Image from the Biodiversity Heritage Library.
Contributed by Museum of Vertebrate Zoology, University of California, Berkeley.
| www.biodiversitylibrary.org
Transcription
About 11 A.M. I watched Rhody on the ground six feet from me. He wanted neither worms nor meat, having already visited the cage.
He soon spotted a hawk high in the air above. When the hawk disappeared I imitated the road-runner's attitude in looking at a hawk, several times, to see if Rhody take the clue from me and look up himself, but he disregarded my significant posturing, evidently either attaching no importance to it or else not associating it with hawks. Curiously enough, while engaged in this procedure, he suddenly crouched flat upon the ground and looked fixedly behind me; I turned and there was a real hawk sitting forty feet from me on a low limb of an oak. R did not seem much concerned, as he stood up in a few seconds and did not retreat. The hawk flew past us about 20 feet away. R stepped under a bush quickly, but did not freeze or appear to look for the hawk.

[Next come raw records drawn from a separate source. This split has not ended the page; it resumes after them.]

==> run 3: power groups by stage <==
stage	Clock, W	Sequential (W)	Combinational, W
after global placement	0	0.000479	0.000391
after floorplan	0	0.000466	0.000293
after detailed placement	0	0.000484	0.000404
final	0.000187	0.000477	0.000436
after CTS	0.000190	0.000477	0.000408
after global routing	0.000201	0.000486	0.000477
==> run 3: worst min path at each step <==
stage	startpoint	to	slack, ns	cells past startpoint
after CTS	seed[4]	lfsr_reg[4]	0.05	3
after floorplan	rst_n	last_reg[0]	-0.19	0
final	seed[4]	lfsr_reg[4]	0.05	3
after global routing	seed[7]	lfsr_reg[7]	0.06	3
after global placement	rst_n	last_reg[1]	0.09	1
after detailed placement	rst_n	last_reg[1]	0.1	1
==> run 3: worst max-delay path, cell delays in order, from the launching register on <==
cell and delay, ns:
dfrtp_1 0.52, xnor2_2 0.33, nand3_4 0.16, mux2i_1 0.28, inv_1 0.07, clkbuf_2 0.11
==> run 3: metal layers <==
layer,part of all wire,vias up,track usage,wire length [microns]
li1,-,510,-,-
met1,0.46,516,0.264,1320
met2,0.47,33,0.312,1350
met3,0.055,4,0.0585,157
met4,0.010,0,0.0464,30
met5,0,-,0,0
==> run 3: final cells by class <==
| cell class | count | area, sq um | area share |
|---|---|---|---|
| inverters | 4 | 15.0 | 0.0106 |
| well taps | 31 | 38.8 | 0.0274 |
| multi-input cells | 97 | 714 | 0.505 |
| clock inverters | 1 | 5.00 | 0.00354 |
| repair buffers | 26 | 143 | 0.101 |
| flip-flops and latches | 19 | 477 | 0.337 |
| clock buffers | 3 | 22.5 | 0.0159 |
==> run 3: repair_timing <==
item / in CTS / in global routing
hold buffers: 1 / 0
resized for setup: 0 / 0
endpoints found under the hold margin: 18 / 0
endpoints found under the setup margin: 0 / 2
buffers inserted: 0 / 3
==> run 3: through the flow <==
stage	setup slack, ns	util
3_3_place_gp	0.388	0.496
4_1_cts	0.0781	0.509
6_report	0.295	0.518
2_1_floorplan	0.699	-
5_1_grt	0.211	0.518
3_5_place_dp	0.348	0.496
[config.mk]
export PLATFORM = sky130hd
export DESIGN_NAME = compact_size_decoder
export DESIGN_NICKNAME = d
export VERILOG_FILES = /design/src/rtl/csd_pkg.sv /design/src/rtl/csd_front.sv /design/src/rtl/csd_queue.sv /design/src/rtl/csd_back.sv /design/src/rtl/compact_size_decoder.sv
export SDC_FILE = /design/constraint.sdc
export NUM_CORES = 1
export LEC_CHECK = 0
export BUFFER_PORTS_ARGS = -buffer_cell sky130_fd_sc_hd__buf_2
export CAP_MARGIN = 5
export CELL_PAD_IN_SITES_DETAIL_PLACEMENT = 0
export CELL_PAD_IN_SITES_GLOBAL_PLACEMENT = 2
export CORE_ASPECT_RATIO = 0.75
export CORE_MARGIN = 2
export CORE_UTILIZATION = 45
export CTS_BUF_LIST = sky130_fd_sc_hd__clkbuf_4 sky130_fd_sc_hd__clkbuf_8
export DETAILED_ROUTE_END_ITERATION = 7
export GPL_TIMING_DRIVEN = 0
export PLACE_DENSITY = 0.87
export RECOVER_POWER = 25
export SLEW_MARGIN = 20
export SYNTH_ARGS = -nofsm -noshare
export SYNTH_HDL_FRONTEND = slang
export SYNTH_HIERARCHICAL = 1
export SYNTH_SLANG_ARGS = --single-unit
[constraint.sdc]
create_clock -name clk -period 14.24 [get_ports clk]
set_input_delay 2.848 -clock clk [delete_from_list [all_inputs] [get_ports clk]]
set_output_delay 2.848 -clock clk [all_outputs]
set_load 0.03 [all_outputs]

I spent 15 minutes looking for the intruder with a gun unsuccessfully. On returning R was still in the same place, but taking the affair philosophically; in fact appeared to doze at intervals with closed eyes as if entirely off his guard. Nevertheless, I noticed that when I emitted a puff of smoke during one of his "shut-eye" periods he aroused at once.

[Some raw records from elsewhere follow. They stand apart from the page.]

$ cat src/design/csrc_pkg.sv
`timescale 1ns / 1ps
package csrc_pkg;

  localparam int SURF_MAX = 16384;
  localparam int WIN_W    = 18;

  localparam logic [1:0] CMD_QUERY     = 2'd0;
  localparam logic [1:0] CMD_PUSH      = 2'd1;
  localparam logic [1:0] CMD_POP       = 2'd2;
  localparam logic [1:0] CMD_QUERY_ALT = 2'd3;

  localparam logic REG_SURFACE_WIDTH  = 1'b0;
  localparam logic REG_SURFACE_HEIGHT = 1'b1;

  typedef logic signed [WIN_W-1:0] win_t;

  typedef struct packed {
    logic signed [15:0] x;
    logic signed [15:0] y;
    logic signed [15:0] w;
    logic signed [15:0] h;
  } rect_t;

  typedef struct packed {
    logic        accepted;
    logic        visible;
    logic [13:0] clipped_x;
    logic [13:0] clipped_y;
    logic [14:0] clipped_w;
    logic [14:0] clipped_h;
    logic [4:0]  stack_depth;
  } result_t;

  typedef struct packed {
    logic accept;
    logic step;
    logic use_target;
    logic load_out;
  } ctrl_cmd_t;

  typedef struct packed {
    logic in_is_query;
    logic depth_zero;
    logic last_entry;
    logic meet_ok;
  } dp_status_t;

endpackage

$ cat src/design/csrc_in_if.sv
`timescale 1ns / 1ps
interface csrc_in_if;
  logic               valid;
  logic               ready;
  logic [1:0]         command;
  logic signed [15:0] rect_x;
  logic signed [15:0] rect_y;
  logic signed [15:0] rect_w;
  logic signed [15:0] rect_h;

  modport source (output valid, command, rect_x, rect_y, rect_w, rect_h, input ready);
  modport sink (input valid, command, rect_x, rect_y, rect_w, rect_h, output ready);
endinterface

$ cat src/design/csrc_out_if.sv
`timescale 1ns / 1ps
interface csrc_out_if;
  logic        valid;
  logic        ready;
  logic        accepted;
  logic        visible;
  logic [13:0] clipped_x;
  logic [13:0] clipped_y;
  logic [14:0] clipped_w;
  logic [14:0] clipped_h;
  logic [4:0]  stack_depth;

  modport source (output valid, accepted, visible, clipped_x, clipped_y, clipped_w,
                  clipped_h, stack_depth, input ready);
  modport sink (input valid, accepted, visible, clipped_x, clipped_y, clipped_w,
                clipped_h, stack_depth, output ready);
endinterface

$ cat src/design/clip_stack_rect_clipper.sv
`timescale 1ns / 1ps
// Scissor-rectangle stack. Commands arrive one at a time on in_ch: push stores a clip
// rectangle in the stack RAM (dropped when full), pop drops the top entry (dropped when
// empty), and query clips the target against the surface and every stacked rectangle
// from the bottom up. A query walks the stacked rectangles through the single read port
// of the stack RAM, which feeds one intersection per cycle, and ends early once the
// window goes empty. The result sits in an output register, so a new command is taken
// while the previous result waits on out_ch. surface_width (address 0) and
// surface_height (address 4) are to be written through the APB port only while the
// block is idle; the block itself does not enforce this. Values above 16384 act as
// 16384.
module clip_stack_rect_clipper #(
  parameter int STACK_DEPTH = 16
) (
  input  logic              clk,
  input  logic              rst_n,
  csrc_in_if.sink           in_ch,
  csrc_out_if.source        out_ch,
  input  logic              psel,
  input  logic              penable,
  input  logic              pwrite,
  input  logic [2:0]        paddr,
  input  logic [31:0]       pwdata,
  output logic [31:0]       prdata,
  output logic              pready
);
  import csrc_pkg::*;

  logic [14:0] surface_width_r, surface_width_nxt;
  logic [14:0] surface_height_r, surface_height_nxt;
  logic        cfg_wr;
  ctrl_cmd_t   cmd;
  dp_status_t  status;
  result_t     result;

  assign pready = 1'b1;
  assign cfg_wr = psel && penable && pwrite;

  always_comb begin
    surface_width_nxt  = surface_width_r;
    surface_height_nxt = surface_height_r;
    if (cfg_wr) begin
      if (paddr[2] == REG_SURFACE_WIDTH) begin
        surface_width_nxt = pwdata[14:0];
      end else begin
        surface_height_nxt = pwdata[14:0];
      end
    end
  end

  always_ff @(posedge clk) begin
    if (!rst_n) begin
      surface_width_r  <= 15'd640;
      surface_height_r <= 15'd480;
    end else begin
      surface_width_r  <= surface_width_nxt;
      surface_height_r <= surface_height_nxt;
    end
  end

  assign prdata = (paddr[2] == REG_SURFACE_HEIGHT) ? {17'd0, surface_height_r}
                                                   : {17'd0, surface_width_r};

  csrc_ctrl u_ctrl (
    .clk      (clk),
    .rst_n    (rst_n),
    .in_valid (in_ch.valid),
    .in_ready (in_ch.ready),
    .out_valid(out_ch.valid),
    .out_ready(out_ch.ready),
    .status   (status),
    .cmd      (cmd)
  );

  csrc_datapath #(
    .STACK_DEPTH(STACK_DEPTH)
  ) u_datapath (
    .clk           (clk),
    .rst_n         (rst_n),
    .cmd           (cmd),
    .status        (status),
    .surface_width (surface_width_r),
    .surface_height(surface_height_r),
    .in_command    (in_ch.command),
    .in_rect_x     (in_ch.rect_x),
    .in_rect_y     (in_ch.rect_y),
    .in_rect_w     (in_ch.rect_w),
    .in_rect_h     (in_ch.rect_h),
    .result        (result)
  );

  assign out_ch.accepted    = result.accepted;
  assign out_ch.visible     = result.visible;
  assign out_ch.clipped_x   = result.clipped_x;
  assign out_ch.clipped_y   = result.clipped_y;
  assign out_ch.clipped_w   = result.clipped_w;
  assign out_ch.clipped_h   = result.clipped_h;
  assign out_ch.stack_depth = result.stack_depth;

endmodule

$ cat src/design/csrc_ram.sv
`timescale 1ns / 1ps
module csrc_ram #(
  parameter int WIDTH = 64,
  parameter int DEPTH = 16,
  localparam int AW = (DEPTH > 1) ? $clog2(DEPTH) : 1
) (
  input  logic             clk,
  input  logic             we,
  input  logic [AW-1:0]    waddr,
  input  logic [WIDTH-1:0] wdata,
  input  logic [AW-1:0]    raddr,
  output logic [WIDTH-1:0] rdata
);

  logic [WIDTH-1:0] mem_r [DEPTH];
  logic [WIDTH-1:0] rdata_r;

  always_ff @(posedge clk) begin
    if (we) begin
      mem_r[waddr] <= wdata;
    end
    rdata_r <= mem_r[raddr];
  end

  assign rdata = rdata_r;

endmodule

$ cat src/design/csrc_ctrl.sv
`timescale 1ns / 1ps
module csrc_ctrl (
  input  logic                   clk,
  input  logic                   rst_n,
  input  logic                   in_valid,
  output logic                   in_ready,
  output logic                   out_valid,
  input  logic                   out_ready,
  input  csrc_pkg::dp_status_t   status,
  output csrc_pkg::ctrl_cmd_t    cmd
);
  import csrc_pkg::*;

  typedef enum logic [3:0] {
    S_IDLE   = 4'b0001,
    S_WALK   = 4'b0010,
    S_TARGET = 4'b0100,
    S_FINISH = 4'b1000
  } state_t;

  state_t state_r, state_nxt;
  logic   out_valid_r, out_valid_nxt;
  logic   out_free;

  assign out_free = !out_valid_r || out_ready;

  always_comb begin
    state_nxt = state_r;
    cmd       = '0;
    case (state_r)
      S_IDLE: begin
        if (in_valid) begin
          cmd.accept = 1'b1;
          if (!status.in_is_query) begin
            state_nxt = S_FINISH;
          end else if (status.depth_zero) begin
            state_nxt = S_TARGET;
          end else begin
            state_nxt = S_WALK;
          end
        end
      end
      S_WALK: begin
        cmd.step = 1'b1;
        // an empty intersection ends the walk early
        if (!status.meet_ok) begin
          state_nxt = S_FINISH;
        end else if (status.last_entry) begin
          state_nxt = S_TARGET;
        end
      end
      S_TARGET: begin
        cmd.use_target = 1'b1;
        if (out_free) begin
          cmd.load_out = 1'b1;
          state_nxt    = S_IDLE;
        end
      end
      S_FINISH: begin
        if (out_free) begin
          cmd.load_out = 1'b1;
          state_nxt    = S_IDLE;
        end
      end
      default: begin
        state_nxt = S_IDLE;
      end
    endcase
  end

  always_comb begin
    if (cmd.load_out) begin
      out_valid_nxt = 1'b1;
    end else if (out_ready) begin
      out_valid_nxt = 1'b0;
    end else begin
      out_valid_nxt = out_valid_r;
    end
  end

  always_ff @(posedge clk) begin
    if (!rst_n) begin
      state_r     <= S_IDLE;
      out_valid_r <= 1'b0;
    end else begin
      state_r     <= state_nxt;
      out_valid_r <= out_valid_nxt;
    end
  end

  assign in_ready  = (state_r == S_IDLE);
  assign out_valid = out_valid_r;

endmodule

$ cat src/design/csrc_datapath.sv
`timescale 1ns / 1ps
module csrc_datapath #(
  parameter int STACK_DEPTH = 16
) (
  input  logic                 clk,
  input  logic                 rst_n,
  input  csrc_pkg::ctrl_cmd_t  cmd,
  output csrc_pkg::dp_status_t status,
  input  logic [14:0]          surface_width,
  input  logic [14:0]          surface_height,
  input  logic [1:0]           in_command,
  input  logic signed [15:0]   in_rect_x,
  input  logic signed [15:0]   in_rect_y,
  input  logic signed [15:0]   in_rect_w,
  input  logic signed [15:0]   in_rect_h,
  output csrc_pkg::result_t    result
);
  import csrc_pkg::*;

  localparam int IW = (STACK_DEPTH > 1) ? $clog2(STACK_DEPTH) : 1;
  localparam int DW = $clog2(STACK_DEPTH + 1);

  logic [DW-1:0] depth_r, depth_nxt;
  logic [IW-1:0] idx_r, idx_nxt;
  logic          acc_r, acc_nxt;
  win_t          l_r, t_r, r_r, b_r;
  win_t          l_nxt, t_nxt, r_nxt, b_nxt;
  rect_t         tgt_r;
  result_t       res_r;

  logic          in_is_query, full, empty, push_ok;
  logic [14:0]   sw_c, sh_c;
  logic [IW-1:0] rd_addr;
  logic [63:0]   rd_word;
  rect_t         op;
  win_t          op_x, op_y, op_xr, op_yb;
  win_t          nl, nt, nr, nb;
  win_t          dw_w, dw_h;
  logic          meet_ok;

  assign in_is_query = in_command inside {CMD_QUERY, CMD_QUERY_ALT};
  assign full        = (depth_r == DW'(STACK_DEPTH));
  assign empty       = (depth_r == '0);
  assign push_ok     = cmd.accept && (in_command == CMD_PUSH) && !full;

  assign sw_c = (surface_width > 15'(SURF_MAX)) ? 15'(SURF_MAX) : surface_width;
  assign sh_c = (surface_height > 15'(SURF_MAX)) ? 15'(SURF_MAX) : surface_height;

  // entry zero is addressed at the transfer so the walk starts at once
  assign rd_addr = cmd.accept ? '0 : idx_r + IW'(1);

  csrc_ram #(
    .WIDTH(64),
    .DEPTH(STACK_DEPTH)
  ) u_stack (
    .clk  (clk),
    .we   (push_ok),
    .waddr(depth_r[IW-1:0]),
    .wdata({in_rect_x, in_rect_y, in_rect_w, in_rect_h}),
    .raddr(rd_addr),
    .rdata(rd_word)
  );

  // one intersection of the window with a stacked entry or the target
  assign op    = cmd.use_target ? tgt_r : rect_t'(rd_word);
  assign op_x  = WIN_W'(op.x);
  assign op_y  = WIN_W'(op.y);
  assign op_xr = WIN_W'(op.x) + WIN_W'(op.w);
  assign op_yb = WIN_W'(op.y) + WIN_W'(op.h);
  assign nl    = (op_x > l_r) ? op_x : l_r;
  assign nt    = (op_y > t_r) ? op_y : t_r;
  assign nr    = (op_xr < r_r) ? op_xr : r_r;
  assign nb    = (op_yb < b_r) ? op_yb : b_r;
  assign meet_ok = (nr > nl) && (nb > nt);
  assign dw_w  = nr - nl;
  assign dw_h  = nb - nt;

  always_comb begin
    depth_nxt = depth_r;
    idx_nxt   = idx_r;
    acc_nxt   = acc_r;
    l_nxt     = l_r;
    t_nxt     = t_r;
    r_nxt     = r_r;
    b_nxt     = b_r;
    if (cmd.accept) begin
      idx_nxt = '0;
      l_nxt   = '0;
      t_nxt   = '0;
      r_nxt   = win_t'({3'b000, sw_c});
      b_nxt   = win_t'({3'b000, sh_c});
      case (in_command)
        CMD_PUSH: begin
          acc_nxt = !full;
          if (!full) begin
            depth_nxt = depth_r + DW'(1);
          end
        end
        CMD_POP: begin
          acc_nxt = !empty;
          if (!empty) begin
            depth_nxt = depth_r - DW'(1);
          end
        end
        default: begin
          acc_nxt = 1'b1;
        end
      endcase
    end else if (cmd.step) begin
      idx_nxt = idx_r + IW'(1);
      if (meet_ok) begin
        l_nxt = nl;
        t_nxt = nt;
        r_nxt = nr;
        b_nxt = nb;
      end
    end
  end

  always_ff @(posedge clk) begin
    if (!rst_n) begin
      depth_r <= '0;
      idx_r   <= '0;
      acc_r   <= 1'b0;
    end else begin
      depth_r <= depth_nxt;
      idx_r   <= idx_nxt;
      acc_r   <= acc_nxt;
    end
  end

  always_ff @(posedge clk) begin
    l_r <= l_nxt;
    t_r <= t_nxt;
    r_r <= r_nxt;
    b_r <= b_nxt;
    if (cmd.accept) begin
      tgt_r <= {in_rect_x, in_rect_y, in_rect_w, in_rect_h};
    end
    if (cmd.load_out) begin
      res_r.accepted    <= acc_r;
      res_r.stack_depth <= 5'(depth_r);
      // only the target step can report a visible rectangle
      if (cmd.use_target && meet_ok) begin
        res_r.visible   <= 1'b1;
        res_r.clipped_x <= nl[13:0];
        res_r.clipped_y <= nt[13:0];
        res_r.clipped_w <= dw_w[14:0];
        res_r.clipped_h <= dw_h[14:0];
      end else begin
        res_r.visible   <= 1'b0;
        res_r.clipped_x <= '0;
        res_r.clipped_y <= '0;
        res_r.clipped_w <= '0;
        res_r.clipped_h <= '0;
      end
    end
  end

  assign status.in_is_query = in_is_query;
  assign status.depth_zero  = empty;
  assign status.last_entry  = ((DW'(idx_r) + DW'(1)) == depth_r);
  assign status.meet_ok     = meet_ok;
  assign result             = res_r;

endmodule

$ cat src/flat_wrapper.sv
// flat-port wrapper written by rule: the top's interface ports become plain ports
module clip_stack_rect_clipper_flat import csrc_pkg::*;
#(
  parameter int STACK_DEPTH = 16
)
  (clk, rst_n, psel, penable, pwrite, paddr, pwdata, prdata, pready, in_ch_valid, in_ch_command, in_ch_rect_x, in_ch_rect_y, in_ch_rect_w, in_ch_rect_h, in_ch_ready, out_ch_valid, out_ch_accepted, out_ch_visible, out_ch_clipped_x, out_ch_clipped_y, out_ch_clipped_w, out_ch_clipped_h, out_ch_stack_depth, out_ch_ready);
  csrc_in_if in_ch_i ();
  csrc_out_if out_ch_i ();
  input  logic clk;
  input  logic rst_n;
  input  logic psel;
  input  logic penable;
  input  logic pwrite;
  input  logic [2:0] paddr;
  input  logic [31:0] pwdata;
  output logic [31:0] prdata;
  output logic pready;
  input wire logic [$bits(in_ch_i.valid)-1:0] in_ch_valid;
  input wire logic [$bits(in_ch_i.command)-1:0] in_ch_command;
  input wire logic [$bits(in_ch_i.rect_x)-1:0] in_ch_rect_x;
  input wire logic [$bits(in_ch_i.rect_y)-1:0] in_ch_rect_y;
  input wire logic [$bits(in_ch_i.rect_w)-1:0] in_ch_rect_w;
  input wire logic [$bits(in_ch_i.rect_h)-1:0] in_ch_rect_h;
  output wire logic [$bits(in_ch_i.ready)-1:0] in_ch_ready;
  output wire logic [$bits(out_ch_i.valid)-1:0] out_ch_valid;
  output wire logic [$bits(out_ch_i.accepted)-1:0] out_ch_accepted;
  output wire logic [$bits(out_ch_i.visible)-1:0] out_ch_visible;
  output wire logic [$bits(out_ch_i.clipped_x)-1:0] out_ch_clipped_x;
  output wire logic [$bits(out_ch_i.clipped_y)-1:0] out_ch_clipped_y;
  output wire logic [$bits(out_ch_i.clipped_w)-1:0] out_ch_clipped_w;
  output wire logic [$bits(out_ch_i.clipped_h)-1:0] out_ch_clipped_h;
  output wire logic [$bits(out_ch_i.stack_depth)-1:0] out_ch_stack_depth;
  input wire logic [$bits(out_ch_i.ready)-1:0] out_ch_ready;
  assign in_ch_i.valid = in_ch_valid;
  assign in_ch_i.command = in_ch_command;
  assign in_ch_i.rect_x = in_ch_rect_x;
  assign in_ch_i.rect_y = in_ch_rect_y;
  assign in_ch_i.rect_w = in_ch_rect_w;
  assign in_ch_i.rect_h = in_ch_rect_h;
  assign in_ch_ready = in_ch_i.ready;
  assign out_ch_valid = out_ch_i.valid;
  assign out_ch_accepted = out_ch_i.accepted;
  assign out_ch_visible = out_ch_i.visible;
  assign out_ch_clipped_x = out_ch_i.clipped_x;
  assign out_ch_clipped_y = out_ch_i.clipped_y;
  assign out_ch_clipped_w = out_ch_i.clipped_w;
  assign out_ch_clipped_h = out_ch_i.clipped_h;
  assign out_ch_stack_depth = out_ch_i.stack_depth;
  assign out_ch_i.ready = out_ch_ready;
  clip_stack_rect_clipper #(.STACK_DEPTH(STACK_DEPTH)) u_core (.clk(clk), .rst_n(rst_n), .in_ch(in_ch_i), .out_ch(out_ch_i), .psel(psel), .penable(penable), .pwrite(pwrite), .paddr(paddr), .pwdata(pwdata), .prdata(prdata), .pready(pready));
endmodule
$ cat config.mk
export PLATFORM = sky130hd
export DESIGN_NAME = clip_stack_rect_clipper_flat
export DESIGN_NICKNAME = d
export VERILOG_FILES = /design/src/design/csrc_pkg.sv /design/src/design/csrc_in_if.sv /design/src/design/csrc_out_if.sv /design/src/design/clip_stack_rect_clipper.sv /design/src/design/csrc_ram.sv /design/src/design/csrc_ctrl.sv /design/src/design/csrc_datapath.sv /design/src/flat_wrapper.sv
export SDC_FILE = /design/constraint.sdc
export NUM_CORES = 2
export LEC_CHECK = 0
export ABC_CLOCK_PERIOD_IN_PS = 27100
export BUFFER_PORTS_ARGS = -buffer_cell sky130_fd_sc_hd__buf_4
export CAP_MARGIN = 20
export CORE_MARGIN = 10
export CORE_UTILIZATION = 30
export DETAILED_ROUTE_END_ITERATION = 12
export PLACE_DENSITY_LB_ADDON = 0.1
export SLEW_MARGIN = 20
export SYNTH_ARGS = -nofsm -noshare
export SYNTH_HDL_FRONTEND = slang
export SYNTH_SLANG_ARGS = --single-unit
$ cat constraint.sdc
create_clock -name clk -period 27.1 [get_ports clk]
set_input_delay 4.065 -clock clk [delete_from_list [all_inputs] [get_ports clk]]
set_output_delay 4.065 -clock clk [all_outputs]
set_load 0.02 [all_outputs]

When he dozes off, only the lower lid moves. It creeps up very slowly until the eye is covered by it.
March 21st.
3" eggs after 15 days incubation.
3:00 P.M. There were three eggs in the thrasher just now; ascertained by feeling in the nest as B took over from N. This has completed the fifteenth day of incubation. If the incubation period is the same as with the first brood of last year there should be a youngster in the nest tomorrow morning.
Very little song by B so far today, though there may have been some not heard by me.